Hence, when grouping autosomal matches, you should assign them to
specific ancestors, not to surnames.
- Marrinan: a successful surname/Y-DNA project
- There have been major updates this week
to the FTDNA project interface, with numerous bugs still to be
ironed out.
Advantages
and disadvantages of the various DNA companies and websites
- potential number of matches
- raw data
- available from all the laboratories
- segment data, currently available in bulk from
- FamilyTreeDNA
- GEDmatch
(download links available in DNApainter.com settings)
- shared matches
- available from all the laboratories
- triangulated matches and chromosome browser
- not available from AncestryDNA
- login timeouts:
- infinite at AncestryDNA and MyHeritage
- a month at WikiTree.com
- 7 days at DNApainter.com
- at most a few hours at the other websites
- data sharing, data protection and hacking
- the "ownership" of DNA data is a deep philosophic question:
who owns your DNA?
- you?
- the first degree relatives who may share up to 50% of your
DNA (100% if you are an identical twin)?
- the company which extracts the data from your DNA sample?
- AncestryDNA's patronising statement:
I understand that after I download my DNA
Data, it will no longer be protected by Ancestry and I
will assume all risk of storing, securing, and
protecting this information.
- do I or the brother than I have not seen for decades own
the roughly 50% of our DNA that we share?
- does either of us have the right to stop the other from
doing as we please with that data?
- is either of us obliged to seek the other's permission to
do so?
- Opinions may differ
- using email addresses as usernames has proven dangerous
- 23andMe got a lot of flak when information which it had
discretion to share with anyone it deemed a match was shared
with a hacker who obtained passwords associated on other
websites with the email addresses of matches.

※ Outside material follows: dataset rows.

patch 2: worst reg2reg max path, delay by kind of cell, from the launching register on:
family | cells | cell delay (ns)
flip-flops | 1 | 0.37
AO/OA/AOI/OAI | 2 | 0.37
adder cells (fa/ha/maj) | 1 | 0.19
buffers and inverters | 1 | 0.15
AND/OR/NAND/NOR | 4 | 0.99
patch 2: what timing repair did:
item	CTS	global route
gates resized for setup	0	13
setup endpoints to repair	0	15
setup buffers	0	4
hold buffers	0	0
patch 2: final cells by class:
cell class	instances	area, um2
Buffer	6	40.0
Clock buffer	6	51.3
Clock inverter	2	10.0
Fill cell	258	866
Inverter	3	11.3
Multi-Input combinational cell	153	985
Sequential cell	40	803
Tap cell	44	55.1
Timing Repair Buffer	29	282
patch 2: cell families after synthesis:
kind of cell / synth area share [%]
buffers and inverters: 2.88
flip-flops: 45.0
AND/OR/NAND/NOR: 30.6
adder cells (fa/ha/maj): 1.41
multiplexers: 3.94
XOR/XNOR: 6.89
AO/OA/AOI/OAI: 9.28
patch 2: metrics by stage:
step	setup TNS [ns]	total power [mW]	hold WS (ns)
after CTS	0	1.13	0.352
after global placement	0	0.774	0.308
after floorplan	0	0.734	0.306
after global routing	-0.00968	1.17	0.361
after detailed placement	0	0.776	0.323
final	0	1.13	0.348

- two-factor-authorisation
- username and password always constituted two-factor
authorisation, until users were forced to use an email
address as their usernames
- allowing both Google and Facebook as a second factor
allows some collaboration
- sharing match lists:
- FTDNA projects can be set up by anyone and allow project
administrators access to all the kits in a project under a
single login
- different projects for surnames, geographical areas and
Y-SNPs are encouraged, but
- GDPR is cited for making life awkward for administrators
of multiple projects.
- MyHeritage allows a match list to be shared with exactly
one collaborator.
- AncestryDNA allows a match list to be shared with an
unlimited number of collaborators.
- some genetic genealogists are reluctant to show information
on their matches in a talk such as this, even if it could be
shown to everyone in the room by sending them individual
sharing/viewing invitations.
What does it cost?
- manufacturers of printers use the printer as a loss leader and
make profits from ink;
- suppliers of mobile telephone services use the handset as a
loss leader and make profits from monthly subscriptions and
top-ups; and
- DNA laboratories are now moving towards using data extraction
in the laboratory as a loss leader and making profits from
monthly or annual website subscriptions.
- Price discrimination:
- the same company's prices can vary depending on the
customer's location;
- reinforced by including return postage to a local depot in
the upfront cost;
- Aer Lingus and An Post have been blamed for widespread
reports of Irish DNA samples not reaching American
laboratories;
- some people prefer to find a friendly returning American to
put the kit in his or her baggage and mail it on arrival;
- you should include FTDNA's explanatory letter
when you mail your package.
- Price competition:
- there is strong competition in the autosomal DNA matching
market and up-front prices are low;
- there is a virtual monopoly in the Y-DNA matching market;
- is it just coincidence that analysing one Y-chromosome costs
many times more than analysing 22 pairs of autosomal
chromosomes?
- The latest AncestryDNA premium feature is "Shared Matches PRO"
and I already cannot imagine using AncestryDNA without it.